From the entries that follow, copy exactly the lines beginning at the line holding "A3 Y1 (no line) || n/a ||" and continuing through the line holding "No other way between the ends.".

(Dataset entries)
+++++
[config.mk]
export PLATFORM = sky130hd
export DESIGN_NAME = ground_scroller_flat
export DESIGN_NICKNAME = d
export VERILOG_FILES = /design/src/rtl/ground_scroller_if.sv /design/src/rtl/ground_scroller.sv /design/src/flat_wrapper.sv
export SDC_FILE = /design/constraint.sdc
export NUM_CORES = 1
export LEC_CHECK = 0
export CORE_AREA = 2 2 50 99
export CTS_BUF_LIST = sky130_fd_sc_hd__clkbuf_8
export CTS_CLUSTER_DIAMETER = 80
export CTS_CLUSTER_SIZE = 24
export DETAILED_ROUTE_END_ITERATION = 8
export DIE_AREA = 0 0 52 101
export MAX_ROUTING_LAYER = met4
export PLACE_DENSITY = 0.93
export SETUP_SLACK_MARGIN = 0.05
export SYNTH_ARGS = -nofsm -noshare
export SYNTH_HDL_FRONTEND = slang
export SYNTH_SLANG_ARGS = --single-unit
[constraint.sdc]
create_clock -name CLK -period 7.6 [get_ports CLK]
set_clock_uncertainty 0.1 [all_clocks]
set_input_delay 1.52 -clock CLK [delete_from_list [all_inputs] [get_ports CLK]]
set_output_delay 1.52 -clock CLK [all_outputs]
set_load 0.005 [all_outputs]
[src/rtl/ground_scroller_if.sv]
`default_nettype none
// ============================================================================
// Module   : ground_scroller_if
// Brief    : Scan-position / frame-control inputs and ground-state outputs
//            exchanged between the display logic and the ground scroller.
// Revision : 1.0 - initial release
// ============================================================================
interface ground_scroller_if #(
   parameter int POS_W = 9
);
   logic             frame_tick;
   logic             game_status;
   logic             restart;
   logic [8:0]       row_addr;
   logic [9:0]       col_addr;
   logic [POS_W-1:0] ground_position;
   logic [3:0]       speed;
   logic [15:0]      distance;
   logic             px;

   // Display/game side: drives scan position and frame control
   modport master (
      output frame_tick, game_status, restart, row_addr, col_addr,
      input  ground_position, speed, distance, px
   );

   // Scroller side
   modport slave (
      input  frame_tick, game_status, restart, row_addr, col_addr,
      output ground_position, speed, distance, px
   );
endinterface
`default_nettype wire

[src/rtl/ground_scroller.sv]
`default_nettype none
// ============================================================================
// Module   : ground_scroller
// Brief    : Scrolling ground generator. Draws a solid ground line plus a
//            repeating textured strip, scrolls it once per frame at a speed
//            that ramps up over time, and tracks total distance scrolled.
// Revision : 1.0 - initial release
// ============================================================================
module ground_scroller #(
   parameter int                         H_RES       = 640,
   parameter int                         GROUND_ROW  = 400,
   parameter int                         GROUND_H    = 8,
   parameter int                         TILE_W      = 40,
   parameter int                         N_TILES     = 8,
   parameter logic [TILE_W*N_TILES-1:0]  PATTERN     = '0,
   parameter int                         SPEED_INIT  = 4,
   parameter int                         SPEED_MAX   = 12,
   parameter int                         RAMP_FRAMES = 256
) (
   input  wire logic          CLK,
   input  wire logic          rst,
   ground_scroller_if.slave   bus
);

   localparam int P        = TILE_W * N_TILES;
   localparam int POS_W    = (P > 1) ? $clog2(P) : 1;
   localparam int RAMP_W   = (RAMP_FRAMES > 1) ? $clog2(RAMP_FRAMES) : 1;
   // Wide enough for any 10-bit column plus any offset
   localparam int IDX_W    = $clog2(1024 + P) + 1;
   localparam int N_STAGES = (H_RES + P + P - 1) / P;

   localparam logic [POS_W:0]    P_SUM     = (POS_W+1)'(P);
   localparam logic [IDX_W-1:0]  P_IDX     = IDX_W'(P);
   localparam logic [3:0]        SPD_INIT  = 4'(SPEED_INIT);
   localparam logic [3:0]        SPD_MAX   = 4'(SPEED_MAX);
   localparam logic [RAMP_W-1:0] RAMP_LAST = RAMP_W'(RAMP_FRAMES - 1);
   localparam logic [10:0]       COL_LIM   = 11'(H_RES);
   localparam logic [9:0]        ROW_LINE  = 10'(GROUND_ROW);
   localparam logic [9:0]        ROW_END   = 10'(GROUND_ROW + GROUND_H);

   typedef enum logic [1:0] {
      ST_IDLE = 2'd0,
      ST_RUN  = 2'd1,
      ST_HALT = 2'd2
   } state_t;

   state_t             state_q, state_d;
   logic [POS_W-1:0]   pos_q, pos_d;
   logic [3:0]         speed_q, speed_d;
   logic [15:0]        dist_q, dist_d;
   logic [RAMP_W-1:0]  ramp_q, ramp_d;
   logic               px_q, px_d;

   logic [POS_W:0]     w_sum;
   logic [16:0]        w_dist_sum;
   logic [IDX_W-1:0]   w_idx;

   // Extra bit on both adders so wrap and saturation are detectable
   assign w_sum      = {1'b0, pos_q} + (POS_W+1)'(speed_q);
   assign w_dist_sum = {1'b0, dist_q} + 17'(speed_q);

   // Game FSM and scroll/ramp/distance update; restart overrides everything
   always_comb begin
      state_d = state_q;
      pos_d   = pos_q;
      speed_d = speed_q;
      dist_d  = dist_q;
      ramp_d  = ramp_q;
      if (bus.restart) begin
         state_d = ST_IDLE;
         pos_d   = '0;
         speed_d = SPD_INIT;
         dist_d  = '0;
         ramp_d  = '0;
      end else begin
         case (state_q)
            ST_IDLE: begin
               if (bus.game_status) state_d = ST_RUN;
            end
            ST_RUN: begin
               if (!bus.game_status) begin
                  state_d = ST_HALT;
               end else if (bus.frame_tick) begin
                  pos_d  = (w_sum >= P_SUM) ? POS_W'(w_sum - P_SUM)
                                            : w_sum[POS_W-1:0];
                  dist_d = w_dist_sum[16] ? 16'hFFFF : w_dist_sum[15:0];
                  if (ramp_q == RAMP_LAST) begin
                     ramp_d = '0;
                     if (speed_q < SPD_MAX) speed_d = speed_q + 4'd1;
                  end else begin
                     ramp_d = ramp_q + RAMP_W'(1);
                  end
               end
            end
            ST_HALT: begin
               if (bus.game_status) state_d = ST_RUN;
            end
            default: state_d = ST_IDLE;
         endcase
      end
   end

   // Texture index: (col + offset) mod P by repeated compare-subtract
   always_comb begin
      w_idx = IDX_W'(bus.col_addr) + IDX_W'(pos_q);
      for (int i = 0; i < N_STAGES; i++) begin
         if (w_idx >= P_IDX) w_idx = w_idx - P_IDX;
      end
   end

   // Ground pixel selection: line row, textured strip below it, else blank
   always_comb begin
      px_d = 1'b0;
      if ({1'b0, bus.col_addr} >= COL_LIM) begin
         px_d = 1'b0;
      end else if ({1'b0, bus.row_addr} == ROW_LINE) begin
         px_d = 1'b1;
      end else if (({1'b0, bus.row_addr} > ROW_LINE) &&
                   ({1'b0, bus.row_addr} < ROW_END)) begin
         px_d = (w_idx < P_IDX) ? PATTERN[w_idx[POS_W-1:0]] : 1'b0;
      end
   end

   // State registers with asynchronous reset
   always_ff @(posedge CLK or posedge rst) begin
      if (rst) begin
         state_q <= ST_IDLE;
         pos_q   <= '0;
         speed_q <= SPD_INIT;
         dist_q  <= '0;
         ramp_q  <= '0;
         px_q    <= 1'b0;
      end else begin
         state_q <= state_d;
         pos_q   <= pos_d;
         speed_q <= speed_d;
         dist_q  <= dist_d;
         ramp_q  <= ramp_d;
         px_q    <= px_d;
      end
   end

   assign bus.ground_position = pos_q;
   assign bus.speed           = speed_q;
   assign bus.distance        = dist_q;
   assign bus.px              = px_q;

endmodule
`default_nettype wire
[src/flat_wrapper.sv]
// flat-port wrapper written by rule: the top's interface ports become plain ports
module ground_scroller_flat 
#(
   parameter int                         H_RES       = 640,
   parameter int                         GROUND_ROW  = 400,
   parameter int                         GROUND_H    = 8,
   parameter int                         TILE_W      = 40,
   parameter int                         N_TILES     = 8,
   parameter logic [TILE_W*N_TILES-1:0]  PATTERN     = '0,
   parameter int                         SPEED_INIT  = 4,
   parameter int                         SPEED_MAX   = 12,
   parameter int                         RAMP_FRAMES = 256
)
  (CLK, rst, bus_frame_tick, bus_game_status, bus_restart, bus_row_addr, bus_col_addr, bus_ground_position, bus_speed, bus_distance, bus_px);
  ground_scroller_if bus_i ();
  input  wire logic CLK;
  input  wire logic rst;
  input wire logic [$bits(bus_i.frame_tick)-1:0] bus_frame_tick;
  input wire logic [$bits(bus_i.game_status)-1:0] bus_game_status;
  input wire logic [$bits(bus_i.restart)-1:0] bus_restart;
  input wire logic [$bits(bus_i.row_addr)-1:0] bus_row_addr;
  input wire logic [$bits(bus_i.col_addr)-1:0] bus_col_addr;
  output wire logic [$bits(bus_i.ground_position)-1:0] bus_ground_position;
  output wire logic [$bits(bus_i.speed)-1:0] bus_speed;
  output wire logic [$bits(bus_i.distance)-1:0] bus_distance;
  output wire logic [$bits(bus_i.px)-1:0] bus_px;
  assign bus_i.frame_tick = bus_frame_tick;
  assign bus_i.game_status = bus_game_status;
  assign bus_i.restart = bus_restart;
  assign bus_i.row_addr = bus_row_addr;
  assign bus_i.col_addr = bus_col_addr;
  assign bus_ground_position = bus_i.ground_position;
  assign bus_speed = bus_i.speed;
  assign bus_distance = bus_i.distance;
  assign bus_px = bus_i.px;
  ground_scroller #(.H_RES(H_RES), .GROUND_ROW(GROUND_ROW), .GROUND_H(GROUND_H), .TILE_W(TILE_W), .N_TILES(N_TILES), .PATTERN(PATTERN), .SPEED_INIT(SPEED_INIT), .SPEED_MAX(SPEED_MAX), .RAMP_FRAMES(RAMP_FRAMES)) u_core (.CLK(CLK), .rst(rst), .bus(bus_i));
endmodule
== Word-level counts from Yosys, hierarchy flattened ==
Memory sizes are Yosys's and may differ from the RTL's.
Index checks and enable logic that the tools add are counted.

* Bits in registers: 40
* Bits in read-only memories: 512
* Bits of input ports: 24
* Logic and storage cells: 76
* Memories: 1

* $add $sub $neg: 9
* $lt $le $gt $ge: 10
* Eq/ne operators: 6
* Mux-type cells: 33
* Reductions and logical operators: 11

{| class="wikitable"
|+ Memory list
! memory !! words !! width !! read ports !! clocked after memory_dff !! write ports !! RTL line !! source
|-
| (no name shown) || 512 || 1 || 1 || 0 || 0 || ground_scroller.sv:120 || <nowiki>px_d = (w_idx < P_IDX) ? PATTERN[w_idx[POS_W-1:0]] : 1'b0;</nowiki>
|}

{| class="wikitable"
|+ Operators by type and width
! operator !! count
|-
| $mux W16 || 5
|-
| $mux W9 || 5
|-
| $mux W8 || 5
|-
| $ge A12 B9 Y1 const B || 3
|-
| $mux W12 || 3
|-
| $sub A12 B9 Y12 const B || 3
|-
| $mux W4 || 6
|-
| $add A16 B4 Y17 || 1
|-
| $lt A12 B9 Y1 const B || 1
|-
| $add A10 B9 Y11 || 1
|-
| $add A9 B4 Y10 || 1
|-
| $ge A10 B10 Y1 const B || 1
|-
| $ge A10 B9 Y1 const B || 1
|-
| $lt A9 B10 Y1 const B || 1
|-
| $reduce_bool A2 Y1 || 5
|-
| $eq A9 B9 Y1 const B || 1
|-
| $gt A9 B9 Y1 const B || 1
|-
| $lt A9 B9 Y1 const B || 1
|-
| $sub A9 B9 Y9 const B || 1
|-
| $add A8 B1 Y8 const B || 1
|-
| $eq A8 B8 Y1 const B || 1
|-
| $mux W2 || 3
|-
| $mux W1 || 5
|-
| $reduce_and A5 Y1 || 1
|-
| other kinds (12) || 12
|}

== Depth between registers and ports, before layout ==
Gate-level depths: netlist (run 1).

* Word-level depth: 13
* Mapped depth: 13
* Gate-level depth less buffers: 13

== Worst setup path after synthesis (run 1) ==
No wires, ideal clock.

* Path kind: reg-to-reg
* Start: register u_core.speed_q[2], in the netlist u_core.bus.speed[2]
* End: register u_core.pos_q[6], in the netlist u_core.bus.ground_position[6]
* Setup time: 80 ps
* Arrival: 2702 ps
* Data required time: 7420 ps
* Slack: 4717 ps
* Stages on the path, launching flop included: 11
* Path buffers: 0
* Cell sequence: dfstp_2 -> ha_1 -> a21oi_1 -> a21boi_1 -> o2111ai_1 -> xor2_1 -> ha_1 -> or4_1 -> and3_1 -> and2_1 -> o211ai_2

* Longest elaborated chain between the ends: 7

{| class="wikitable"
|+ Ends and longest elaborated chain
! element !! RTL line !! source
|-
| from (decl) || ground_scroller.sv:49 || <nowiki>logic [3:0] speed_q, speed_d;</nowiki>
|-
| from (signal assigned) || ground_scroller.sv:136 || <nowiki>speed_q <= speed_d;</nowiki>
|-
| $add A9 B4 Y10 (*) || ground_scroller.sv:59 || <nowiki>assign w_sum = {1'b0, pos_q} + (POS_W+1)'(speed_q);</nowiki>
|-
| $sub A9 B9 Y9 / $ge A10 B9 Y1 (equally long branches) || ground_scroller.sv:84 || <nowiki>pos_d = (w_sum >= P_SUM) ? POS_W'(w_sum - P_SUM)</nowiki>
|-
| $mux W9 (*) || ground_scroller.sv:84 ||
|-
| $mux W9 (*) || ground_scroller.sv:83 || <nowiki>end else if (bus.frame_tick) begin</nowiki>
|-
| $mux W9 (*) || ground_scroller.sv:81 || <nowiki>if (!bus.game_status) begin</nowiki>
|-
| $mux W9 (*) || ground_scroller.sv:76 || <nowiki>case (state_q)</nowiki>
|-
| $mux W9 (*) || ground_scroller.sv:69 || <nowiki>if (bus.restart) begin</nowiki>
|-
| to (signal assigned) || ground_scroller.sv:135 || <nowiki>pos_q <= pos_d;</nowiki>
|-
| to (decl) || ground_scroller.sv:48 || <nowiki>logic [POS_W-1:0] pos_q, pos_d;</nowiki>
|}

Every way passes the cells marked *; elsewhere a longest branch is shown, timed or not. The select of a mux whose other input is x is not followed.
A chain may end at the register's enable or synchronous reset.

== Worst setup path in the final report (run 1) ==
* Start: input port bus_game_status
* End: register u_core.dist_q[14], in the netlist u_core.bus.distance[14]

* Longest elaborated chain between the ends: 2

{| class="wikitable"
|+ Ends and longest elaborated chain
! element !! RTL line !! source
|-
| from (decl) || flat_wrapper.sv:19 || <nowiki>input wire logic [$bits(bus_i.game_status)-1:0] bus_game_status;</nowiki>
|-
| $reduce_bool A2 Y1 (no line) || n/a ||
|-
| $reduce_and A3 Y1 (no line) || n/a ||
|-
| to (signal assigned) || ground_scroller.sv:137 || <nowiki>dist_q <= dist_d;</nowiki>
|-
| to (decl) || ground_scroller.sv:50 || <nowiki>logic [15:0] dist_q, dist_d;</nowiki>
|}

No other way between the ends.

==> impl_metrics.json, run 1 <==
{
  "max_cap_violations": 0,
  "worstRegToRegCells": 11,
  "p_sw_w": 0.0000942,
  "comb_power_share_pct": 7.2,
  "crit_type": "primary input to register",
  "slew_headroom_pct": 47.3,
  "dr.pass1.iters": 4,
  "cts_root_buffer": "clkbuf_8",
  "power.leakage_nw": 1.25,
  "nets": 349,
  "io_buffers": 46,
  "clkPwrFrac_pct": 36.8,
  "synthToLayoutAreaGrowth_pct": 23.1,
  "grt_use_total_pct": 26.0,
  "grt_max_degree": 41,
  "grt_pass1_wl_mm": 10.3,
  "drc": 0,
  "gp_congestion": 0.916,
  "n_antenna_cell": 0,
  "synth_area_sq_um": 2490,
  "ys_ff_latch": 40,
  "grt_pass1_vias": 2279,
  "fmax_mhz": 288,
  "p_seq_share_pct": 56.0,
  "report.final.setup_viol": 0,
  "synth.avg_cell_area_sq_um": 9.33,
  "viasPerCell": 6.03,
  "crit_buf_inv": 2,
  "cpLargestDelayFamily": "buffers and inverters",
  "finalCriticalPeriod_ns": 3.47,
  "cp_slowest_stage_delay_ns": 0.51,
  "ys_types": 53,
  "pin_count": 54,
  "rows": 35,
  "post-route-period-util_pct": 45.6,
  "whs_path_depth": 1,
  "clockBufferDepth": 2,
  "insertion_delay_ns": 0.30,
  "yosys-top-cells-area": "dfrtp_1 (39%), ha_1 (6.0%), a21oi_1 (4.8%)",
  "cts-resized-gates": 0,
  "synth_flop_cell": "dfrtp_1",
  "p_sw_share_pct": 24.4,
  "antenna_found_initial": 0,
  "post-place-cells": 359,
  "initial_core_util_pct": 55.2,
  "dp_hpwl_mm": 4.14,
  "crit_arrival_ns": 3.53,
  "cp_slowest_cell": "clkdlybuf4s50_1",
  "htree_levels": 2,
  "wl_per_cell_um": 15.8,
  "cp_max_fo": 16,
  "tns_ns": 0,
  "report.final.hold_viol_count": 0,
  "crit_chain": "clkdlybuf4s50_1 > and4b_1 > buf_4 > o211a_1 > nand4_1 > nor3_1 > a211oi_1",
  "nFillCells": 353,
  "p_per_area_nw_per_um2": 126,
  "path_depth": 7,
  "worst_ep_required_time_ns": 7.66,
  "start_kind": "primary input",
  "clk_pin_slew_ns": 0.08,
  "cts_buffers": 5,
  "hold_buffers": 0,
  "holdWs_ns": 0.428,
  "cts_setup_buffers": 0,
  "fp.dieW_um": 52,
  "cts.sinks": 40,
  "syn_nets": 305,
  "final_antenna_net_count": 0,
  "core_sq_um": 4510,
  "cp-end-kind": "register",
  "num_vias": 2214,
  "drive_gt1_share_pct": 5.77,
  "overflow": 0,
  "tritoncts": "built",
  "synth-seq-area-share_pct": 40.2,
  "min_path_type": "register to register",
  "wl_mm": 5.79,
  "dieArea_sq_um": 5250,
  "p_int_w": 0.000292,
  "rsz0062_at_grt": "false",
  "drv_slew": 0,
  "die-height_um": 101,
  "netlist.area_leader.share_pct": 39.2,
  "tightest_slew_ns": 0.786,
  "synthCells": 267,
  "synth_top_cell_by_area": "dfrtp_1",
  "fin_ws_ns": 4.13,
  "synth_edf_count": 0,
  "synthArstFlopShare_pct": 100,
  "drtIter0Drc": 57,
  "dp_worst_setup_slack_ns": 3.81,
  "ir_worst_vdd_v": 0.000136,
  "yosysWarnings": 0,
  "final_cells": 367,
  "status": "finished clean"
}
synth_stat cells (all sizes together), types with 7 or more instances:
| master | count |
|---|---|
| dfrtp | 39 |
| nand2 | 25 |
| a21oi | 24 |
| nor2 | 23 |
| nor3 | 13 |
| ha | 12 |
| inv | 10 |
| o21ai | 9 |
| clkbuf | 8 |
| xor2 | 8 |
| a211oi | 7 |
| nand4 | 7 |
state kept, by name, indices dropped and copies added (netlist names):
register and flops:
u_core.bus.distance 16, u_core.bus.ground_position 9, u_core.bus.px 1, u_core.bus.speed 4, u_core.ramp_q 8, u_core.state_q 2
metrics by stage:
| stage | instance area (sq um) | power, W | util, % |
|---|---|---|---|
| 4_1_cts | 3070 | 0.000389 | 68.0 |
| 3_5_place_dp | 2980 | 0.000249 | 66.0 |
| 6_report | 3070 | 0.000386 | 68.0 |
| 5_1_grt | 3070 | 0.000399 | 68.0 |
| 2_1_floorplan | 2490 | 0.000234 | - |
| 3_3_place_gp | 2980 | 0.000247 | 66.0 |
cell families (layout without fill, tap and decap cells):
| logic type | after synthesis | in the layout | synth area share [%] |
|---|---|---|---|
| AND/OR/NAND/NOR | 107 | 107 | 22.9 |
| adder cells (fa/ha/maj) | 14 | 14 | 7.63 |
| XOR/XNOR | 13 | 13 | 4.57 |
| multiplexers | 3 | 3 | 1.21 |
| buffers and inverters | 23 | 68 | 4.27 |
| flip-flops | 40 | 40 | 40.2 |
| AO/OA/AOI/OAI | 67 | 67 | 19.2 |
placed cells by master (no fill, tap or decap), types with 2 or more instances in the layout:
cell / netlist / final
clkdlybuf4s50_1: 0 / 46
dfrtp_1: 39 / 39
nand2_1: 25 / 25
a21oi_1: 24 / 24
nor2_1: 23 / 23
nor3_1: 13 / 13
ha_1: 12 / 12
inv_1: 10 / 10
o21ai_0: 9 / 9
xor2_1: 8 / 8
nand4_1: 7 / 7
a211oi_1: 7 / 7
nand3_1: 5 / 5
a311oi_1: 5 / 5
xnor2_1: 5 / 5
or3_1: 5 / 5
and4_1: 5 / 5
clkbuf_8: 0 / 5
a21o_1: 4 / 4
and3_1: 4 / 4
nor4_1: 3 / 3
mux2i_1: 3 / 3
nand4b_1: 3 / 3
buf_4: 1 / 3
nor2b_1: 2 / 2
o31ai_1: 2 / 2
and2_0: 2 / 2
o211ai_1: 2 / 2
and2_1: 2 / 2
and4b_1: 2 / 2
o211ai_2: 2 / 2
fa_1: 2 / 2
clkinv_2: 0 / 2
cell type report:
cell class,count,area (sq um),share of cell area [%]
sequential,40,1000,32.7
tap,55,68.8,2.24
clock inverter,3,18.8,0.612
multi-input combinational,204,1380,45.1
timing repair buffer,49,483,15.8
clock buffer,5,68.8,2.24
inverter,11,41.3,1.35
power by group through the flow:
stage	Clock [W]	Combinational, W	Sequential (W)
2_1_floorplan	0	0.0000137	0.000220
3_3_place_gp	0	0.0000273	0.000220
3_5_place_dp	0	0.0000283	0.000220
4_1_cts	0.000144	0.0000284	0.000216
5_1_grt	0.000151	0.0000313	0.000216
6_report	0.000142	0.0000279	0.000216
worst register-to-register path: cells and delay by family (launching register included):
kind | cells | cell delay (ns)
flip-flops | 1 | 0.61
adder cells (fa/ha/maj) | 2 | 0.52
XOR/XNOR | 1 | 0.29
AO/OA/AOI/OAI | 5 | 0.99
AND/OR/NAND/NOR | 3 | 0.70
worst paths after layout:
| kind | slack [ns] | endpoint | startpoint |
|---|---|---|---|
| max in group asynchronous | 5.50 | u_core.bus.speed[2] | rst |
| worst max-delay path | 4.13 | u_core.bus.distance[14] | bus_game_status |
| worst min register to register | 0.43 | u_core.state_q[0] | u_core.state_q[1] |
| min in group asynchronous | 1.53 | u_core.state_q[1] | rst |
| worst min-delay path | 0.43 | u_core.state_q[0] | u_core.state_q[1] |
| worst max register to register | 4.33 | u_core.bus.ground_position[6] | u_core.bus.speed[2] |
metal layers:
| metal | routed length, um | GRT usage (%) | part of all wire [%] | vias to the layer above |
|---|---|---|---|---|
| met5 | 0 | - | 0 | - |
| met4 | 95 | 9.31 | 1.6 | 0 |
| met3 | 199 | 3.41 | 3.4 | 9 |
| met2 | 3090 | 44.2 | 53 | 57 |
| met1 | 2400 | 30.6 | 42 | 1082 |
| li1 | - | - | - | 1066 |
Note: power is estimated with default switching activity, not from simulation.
+++++
== Solution ==
| $reduce_and A3 Y1 (no line) || n/a ||
|-
| to (signal assigned) || ground_scroller.sv:137 || <nowiki>dist_q <= dist_d;</nowiki>
|-
| to (decl) || ground_scroller.sv:50 || <nowiki>logic [15:0] dist_q, dist_d;</nowiki>
|}

No other way between the ends.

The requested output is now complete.